Is there still time to get plants in the ground?

As May turns into June, we have the opportunity to start plants that may hesitate in lukewarm temperatures but are so quick to surge ahead on hot days that we don’t doubt crops will result.

Zucchinis are like this. In the open garden, seed emerges fastest on hills of soil. The bush zucchinis grow nicely there as well as in large containers where slug protection is easier with copper mesh or tape than in the open garden. Also in pots, it’s easier to move zucchinis into a warm sunny spot. If you keep picking, production goes on till frost.

It’s time now to plant snap beans like the popular ‘Blue Lake’ type or ‘Gold Rush’ or both green and yellow types for colourful salads. The purple-pod ones like ‘Royal Burgundy’ are pretty when growing but the pods turn green when cooked.

If you haven’t started potatoes yet, now is the time if you still hope to get a crop before blight hits. If it does, it’s best to remove the infested top growth immediately. Then, if you need to leave the potatoes in the ground a little longer, you can. Minus the infected tops, many tubers won’t be blighty.

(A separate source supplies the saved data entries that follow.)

This design comes from an exercise in tuning for small area, a short achievable clock period and few clock cycles per item on the open sky130 flow, not from production work.
No run shown here included a check of the RTL's function; only the layout flow was run.

==> flow/design.v, too long to show whole: its modules and the start of the top module <==
// module MCH: 1192 lines
module MCH (
    input               clk,
    input               reset,
    input       [ 7:0]  X,
    input       [ 7:0]  Y,
    output              Done,
    output      [16:0]  area
);
  // ...
==> flow/flow/run.sh <==
#!/bin/bash
# Layout flow: the standard flow (standard synthesis, floorplan, placement,
# CTS, routing) unchanged, except that ORFS's timing repair (after CTS and after
# global routing) is asked to leave 9 ns of setup slack instead of 0, so that it
# also speeds up paths that already meet the 13 ns clock. The clock, the I/O
# constraints and everything else are the design's.
set -uo pipefail
cp standard.sh standard_sh.copy.log
export SETUP_SLACK_MARGIN=9
bash standard.sh > standard.log 2>&1
==> flow/standard.sh <==
#!/bin/bash
# synth_recipe.tcl (not shown) runs the flow's synth.tcl, then flattens the netlist and writes it again
# the make line also repeats each setting of config.mk as NAME=value (left out here)
make -C /OpenROAD-flow-scripts/flow DESIGN_CONFIG=/design/flow/config.mk WORK_HOME=/design/flow/orfs CLKGATE_MAP_FILE= SYNTH_SCRIPT=/design/flow/synth_recipe.tcl "${@:-finish}"
==> flow/config.mk <==
export PLATFORM = sky130hd
export DESIGN_NAME = MCH
export DESIGN_NICKNAME = MCH
export VERILOG_FILES = /design/flow/design.v
export SDC_FILE = /design/flow/constraint.sdc
export NUM_CORES = 8
export LEC_CHECK = 0
export CAP_MARGIN = 20
export CORE_MARGIN = 2
export CORE_UTILIZATION = 35
export PLACE_DENSITY = 0.55
export SLEW_MARGIN = 20
==> flow/constraint.sdc <==
create_clock -name core_clock -period 13.0 [get_ports {clk}]
set_input_delay 2.6000 -clock core_clock [delete_from_list [all_inputs] [get_ports {clk}]]
set_output_delay 2.6000 -clock core_clock [all_outputs]
set_load 0.01 [all_outputs]
==> impl_metrics.json, run 1 <==
{
  "worstReg2RegEnd": "acc[16]$_SDFFE_PP0P_",
  "synthArstFlopShare_pct": 1.57,
  "clkCellAreaFrac_pct": 4.60,
  "ys_warn_count": 4,
  "critPathCapture": "acc[16]$_SDFFE_PP0P_",
  "final_nets": 7382,
  "postCtsHoldBufs": 0,
  "ys_types": 109,
  "instances_no_fill": 9435,
  "setup_ws_ns": 8.34,
  "end_kind": "flip-flop",
  "synth_top_cells_by_count": "nand2_1, edfxtp_1, inv_1, o21ai_0, a21oi_1",
  "grt_use_met3_pct": 6.28,
  "seq_area_share_pct": 33.0,
  "synthSimpleGateAreaFrac_pct": 15.9,
  "gr-usage-met2_pct": 41.9,
  "status": "timing/DRC/antenna clean",
  "wl_met3_microns": 24300,
  "multi_input_area_share_pct": 47.6,
  "clock_skew_ns": 0.0564,
  "max_freq_mhz": 215,
  "holdWs_ns": 0.350,
  "grt_max_degree": 114,
  "crit_type": "flip-flop to flip-flop",
  "clk_pin_slew_ns": 0.06,
  "highest_layer": "met5",
  "cts_root_buf": "clkbuf_16"
}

The other pesky potato problem is green tubers. These should not be eaten because green skin indicates presence of a toxin. This can be prevented if you mulch potato plants with two to three inches (five to seven centimetres) of soil when the plants are half-grown. It’s tempting to substitute grass mulch but this dries and shrinks, leaving gaps which expose the shallow tubers.

It’s too late to start pepper seed, but transplants are a perfect choice for containers that can be placed out in the sunshine. Hot peppers, especially the Jalapeno type, are resilient to adversity and enormously productive. But all pepper plants are pretty as well as useful, especially when fruits slowly ripen and go through various colours.

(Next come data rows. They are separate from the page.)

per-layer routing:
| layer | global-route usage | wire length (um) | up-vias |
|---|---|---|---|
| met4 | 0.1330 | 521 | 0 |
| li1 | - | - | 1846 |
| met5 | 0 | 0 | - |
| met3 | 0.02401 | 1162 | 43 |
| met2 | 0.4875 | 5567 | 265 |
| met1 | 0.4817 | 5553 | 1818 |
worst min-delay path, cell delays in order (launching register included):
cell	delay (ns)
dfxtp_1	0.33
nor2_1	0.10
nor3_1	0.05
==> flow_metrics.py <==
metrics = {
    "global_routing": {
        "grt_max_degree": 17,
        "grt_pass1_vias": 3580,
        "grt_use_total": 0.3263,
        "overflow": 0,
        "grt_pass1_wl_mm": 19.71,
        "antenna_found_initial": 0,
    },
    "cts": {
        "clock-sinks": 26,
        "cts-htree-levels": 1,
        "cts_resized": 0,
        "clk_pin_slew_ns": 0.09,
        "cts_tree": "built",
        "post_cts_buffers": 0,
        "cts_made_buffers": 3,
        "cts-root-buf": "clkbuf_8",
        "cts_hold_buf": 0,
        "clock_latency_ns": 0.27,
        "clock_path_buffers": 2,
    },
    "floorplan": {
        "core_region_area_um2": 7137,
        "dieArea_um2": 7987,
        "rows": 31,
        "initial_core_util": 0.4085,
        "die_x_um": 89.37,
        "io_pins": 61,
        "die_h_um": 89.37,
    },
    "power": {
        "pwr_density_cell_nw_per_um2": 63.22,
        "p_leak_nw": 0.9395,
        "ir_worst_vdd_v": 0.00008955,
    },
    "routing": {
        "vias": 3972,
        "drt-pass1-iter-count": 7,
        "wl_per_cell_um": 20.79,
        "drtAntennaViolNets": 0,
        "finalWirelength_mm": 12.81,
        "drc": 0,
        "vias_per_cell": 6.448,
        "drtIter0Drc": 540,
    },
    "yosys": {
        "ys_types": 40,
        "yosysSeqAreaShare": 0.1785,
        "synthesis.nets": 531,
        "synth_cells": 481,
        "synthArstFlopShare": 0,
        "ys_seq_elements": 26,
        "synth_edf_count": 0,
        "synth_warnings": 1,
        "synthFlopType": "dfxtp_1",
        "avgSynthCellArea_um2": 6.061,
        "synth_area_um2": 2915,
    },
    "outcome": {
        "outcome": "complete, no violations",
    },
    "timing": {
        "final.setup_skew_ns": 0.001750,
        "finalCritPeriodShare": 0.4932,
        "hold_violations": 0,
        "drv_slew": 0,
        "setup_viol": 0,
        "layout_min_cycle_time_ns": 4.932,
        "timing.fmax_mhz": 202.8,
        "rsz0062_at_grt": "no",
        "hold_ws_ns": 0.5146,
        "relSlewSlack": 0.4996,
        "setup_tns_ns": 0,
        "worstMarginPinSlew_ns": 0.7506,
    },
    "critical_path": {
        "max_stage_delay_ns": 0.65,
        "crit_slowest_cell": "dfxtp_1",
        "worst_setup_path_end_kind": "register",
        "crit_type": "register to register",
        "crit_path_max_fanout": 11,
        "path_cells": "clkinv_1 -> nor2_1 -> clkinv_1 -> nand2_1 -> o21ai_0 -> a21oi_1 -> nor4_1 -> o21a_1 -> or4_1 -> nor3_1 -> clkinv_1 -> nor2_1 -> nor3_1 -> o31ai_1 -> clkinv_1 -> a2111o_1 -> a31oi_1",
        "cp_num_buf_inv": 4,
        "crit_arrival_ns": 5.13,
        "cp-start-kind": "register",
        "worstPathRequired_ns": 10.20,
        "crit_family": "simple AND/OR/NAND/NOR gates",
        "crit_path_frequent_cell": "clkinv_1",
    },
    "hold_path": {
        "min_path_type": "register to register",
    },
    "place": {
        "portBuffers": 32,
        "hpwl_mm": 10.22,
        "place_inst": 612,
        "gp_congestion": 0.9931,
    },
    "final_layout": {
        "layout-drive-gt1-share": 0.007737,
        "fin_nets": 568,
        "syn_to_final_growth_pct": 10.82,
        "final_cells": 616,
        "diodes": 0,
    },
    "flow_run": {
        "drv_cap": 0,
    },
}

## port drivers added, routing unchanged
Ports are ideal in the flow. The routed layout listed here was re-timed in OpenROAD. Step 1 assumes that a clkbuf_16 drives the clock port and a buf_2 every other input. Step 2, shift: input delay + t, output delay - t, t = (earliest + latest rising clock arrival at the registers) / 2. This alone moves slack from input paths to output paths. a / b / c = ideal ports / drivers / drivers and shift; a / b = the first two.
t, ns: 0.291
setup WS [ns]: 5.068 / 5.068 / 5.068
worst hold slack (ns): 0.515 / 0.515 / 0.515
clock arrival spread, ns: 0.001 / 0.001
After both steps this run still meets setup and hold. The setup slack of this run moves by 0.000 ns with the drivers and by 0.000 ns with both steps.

Tomato transplants are another superb choice for containers against a sunny south or west wall – and especially under a roof overhang where tomato blight can be kept a bay. In a pot, tomatoes need rich soil and lots of water.

In buying transplants it’s important to check whether they’re intermediate or determinate kinds.

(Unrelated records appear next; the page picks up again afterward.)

What follows belongs to an exercise in optimizing a design on an open flow for small area; a production flow would make more cautious choices.
In this exercise RTL edits were held to simulation tests only and were not proved equivalent to the original.
No driver is modelled on the clock port, so clock power and skew are understated where the tree is cut down; a real chip needs a root buffer or a tree.
Power figures rest on the tool's default switching activity, not on a simulated workload.

job 7544:
Design pedal, start of the top module:
module pedal (
    input  logic        clk,
    input  logic        rst,
    input  logic [31:0] x,
    input  logic [1:0]  en,
    input  logic [3:0]  dist_options,
    input  logic [3:0]  trem_options,
    output logic [31:0] y
);
logic [31:0] y_dist;
logic tick_380, tick_190, tick_95, tick_48;
clk_slow u_clk_slow (
    .clk_in   (clk),
    .rst      (rst),
    .tick_380 (tick_380),
    .tick_190 (tick_190),
    .tick_95  (tick_95),
    .tick_48  (tick_48)
);
distortion u_distortion (
    .x       (x),
    .y       (y_dist),
    .clk_48  (clk),
    .rst     (rst),
    .options (dist_options),
    .en      (en[0])
);
trem u_trem (
    .x        (y_dist),
    .y        (y),
    .clk_48   (clk),
    .rst      (rst),
    .clk_190  (tick_190),
    .clk_380  (tick_380),
    .clk_95   (tick_95),
    .clk_48hz (tick_48),
    .options  (trem_options),
    .en       (en[1])
);
endmodule
Size: roughly 1400 cells after synthesis, ~120 flip-flops, roughly 76 I/O pins.
clock: 10.0 ns
lec_check: 0
cap_margin: 20
core_margin: 2
core_utilization: 40
slew_margin: 20
run.sh (not shown) runs the stock make flow with config.mk's settings and CLKGATE_MAP_FILE= SYNTH_SCRIPT=/design/flow/synth_recipe.tcl, a recipe that flattens the netlist after the stock synthesis.
Job 7544 finished all stages; the layout is clean.
Edits applied to the flow inputs when going from job 7544 to job 527:
- an added CTS_CLUSTER_SIZE of 30
- a change of CAP_MARGIN from 20 to 0
- an added ABC_AREA of 1
- an added CTS_BUF_LIST of sky130_fd_sc_hd__clkbuf_8
- a change of CORE_UTILIZATION from 40 to 60
- a change of SLEW_MARGIN from 20 to 0
==> flow/flow/run.sh (new file) <==
#!/bin/bash
# The standard layout (standard synthesis unchanged), with the port
# buffers made of the smallest buffer cell and a clock tree of clkbuf_4 with
# no dummy loads. Tool output goes to standard.log.
set -euo pipefail
bash standard.sh "BUFFER_PORTS_ARGS=-buffer_cell sky130_fd_sc_hd__buf_1" \
  "CTS_ARGS=-sink_clustering_enable -repair_clock_nets -buf_list sky130_fd_sc_hd__clkbuf_4 -dont_use_dummy_load" \
  finish > standard.log 2>&1
==> flow/standard.sh (new file) <==
#!/bin/bash
# synth_recipe.tcl (not shown) runs the flow's synth.tcl, then flattens the netlist and writes it again
# the make line also repeats each setting of config.mk as NAME=value (left out here)
make -C /OpenROAD-flow-scripts/flow DESIGN_CONFIG=/design/flow/config.mk WORK_HOME=/design/flow/orfs CLKGATE_MAP_FILE= SYNTH_SCRIPT=/design/flow/synth_recipe.tcl "${@:-finish}"
removed: flow/run.sh
==> run summary <==
No stage failed in job 527, and the final checks on the layout all came back clean. Job 527 vs job 7544: via count of the first global-routing pass down by a little under 10%. Summary of the comparison: clock latency of the later-clocked register in the worst-skew pair is higher in job 527, relative to job 7544. A most common cell after layout, fill and taps aside of nand2_1 is what job 7544 shows, while inv_1 belongs to job 527. Summary of the comparison: pre-CTS setup slack is higher in job 527, relative to job 7544. On job 527: multi-input gate share of the layout cell area is 0.75 points lower than what job 7544 gave. Of the two values seen for startpoint of the worst setup timing path, trem_options[1] was produced by job 7544 and trem_options[0] by job 527.
#### Input delta (job 9529 over job 527)
==> flow/flow/run.sh <==
#!/bin/bash
# The standard layout (standard synthesis unchanged), with the port
# buffers made of the smallest buffer cell. Tool output goes to standard.log.
set -euo pipefail
bash standard.sh "BUFFER_PORTS_ARGS=-buffer_cell sky130_fd_sc_hd__buf_1" finish > standard.log 2>&1
--- outcome ---
The critical path required time reported for job 9529 is smaller than that of job 527 by 0.05 ns.
Critical path depth: job 9529 vs job 527 up 3
Number of global-route vias before repair in job 9529 is 1.5% above job 527.
After detailed routing, job 527 needs less wire than job 9529.
Sequential power: job 9529 vs job 527, no meaningful difference

* * *

== run A ==
Another version of the RTL of pedal (not shown whole).
For scale: about 0.0095 mm2 of cells after synthesis.
==> flow/config.mk <==
export PLATFORM = sky130hd
export DESIGN_NAME = pedal
export DESIGN_NICKNAME = pedal
export VERILOG_FILES = /design/flow/design.v
export SDC_FILE = /design/flow/constraint.sdc
export NUM_CORES = 4
export LEC_CHECK = 0
export ABC_AREA = 1
export CAP_MARGIN = 0
export CORE_MARGIN = 2
export CORE_UTILIZATION = 60
export CTS_BUF_LIST = sky130_fd_sc_hd__clkbuf_8
export CTS_CLUSTER_SIZE = 30
export SLEW_MARGIN = 0
==> flow/constraint.sdc <==
create_clock -name core_clock -period 10.0 [get_ports {clk}]
set_input_delay 2.0000 -clock core_clock [delete_from_list [all_inputs] [get_ports {clk}]]
set_output_delay 2.0000 -clock core_clock [all_outputs]
set_load 0.01 [all_outputs]
standard.sh (not shown) runs the stock make flow with config.mk's settings and CLKGATE_MAP_FILE= SYNTH_SCRIPT=/design/flow/synth_recipe.tcl, a recipe that flattens the netlist after the stock synthesis.
==> flow/flow/run.sh <==
#!/bin/bash
# The standard layout with these changes, none to the synthesis:
#  - the port buffers are the smallest buffer cell (buf_1);
#  - between synthesis and floorplan, flow/fixinv2.py picks the polarity of
#    each full adder so that the netlist needs the fewest inverters, and sets
#    each logic cell to the smallest drive of its kind (placement-time repair
#    sizes up what needs it); the logic function and registers are unchanged;
#  - the clock tree is built by flow/mycts.tcl (run as the CTS step's PRE hook):
#    the clock port drives four clkbuf_16, each at the centre of a cluster of
#    flip-flops, so every flip-flop is one buffer from the port.
# Each tool's output goes to a log here.
set -euo pipefail
HERE=$(pwd)
ARGS=("BUFFER_PORTS_ARGS=-buffer_cell sky130_fd_sc_hd__buf_1"
      "PRE_CTS_TCL=$HERE/flow/mycts.tcl")
R=orfs/results/sky130hd/pedal/base
bash standard.sh "${ARGS[@]}" synth > synth.log 2>&1
cp $R/1_2_yosys.v 1_2_yosys.synth.v
python3 flow/fixinv2.py 1_2_yosys.synth.v $R/1_2_yosys.v --downsize > fixinv.log 2>&1
rm -f $R/1_synth.odb
bash standard.sh "${ARGS[@]}" finish > standard.log 2>&1
Other scripts of this flow, unchanged in this note and not shown: flow/flow/fixinv2.py, flow/flow/mycts.tcl
Changes in run B relative to run A:
- CTS_CLUSTER_SIZE removed (was 30)
- CTS_BUF_LIST removed (was sky130_fd_sc_hd__clkbuf_8)
- CORE_UTILIZATION changed from 60 to 75
- PLACE_DENSITY newly set to 0.8
Findings:
- Run B ends up with a fraction of area in multi-input gates that is 0.48 points higher than in run A.
- Final hold slack: run B vs run A, no meaningful difference
- Min y dimension of the die across run B and run A: run B
- Compared to run A, the router laid down less metal wire for run B.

Determinate ones have one stem and produce tomatoes tidily on the flower cluster at the top.

Intermediates produce suckers between the main stem and the leaf nodes. It’s important to remove all suckers except the first two or three. These are the only ones with a reasonable chance of producing ripe tomatoes. Otherwise suckers produce their own suckers and intermediates become huge, tangled bushes.

Cucumbers can be sown or transplanted around mid-June. They need sun, warmth, lime, compost or all-purpose organic fertilizer, and may need protection if nights get cold. Lots of water helps prevent bitterness.

Many leafy vegetables have problems in hot weather, but New Zealand spinach loves heat, and can grow well in sun or partial shade. Slugs and other pests don’t bother it. It’s a low-grower, tasty and sweet. The stems spread into leafy mats and need frequent picking because if it gets a chance to make seed, this plant gives up. Germination rates tend to be low but once it starts, growth is rapid.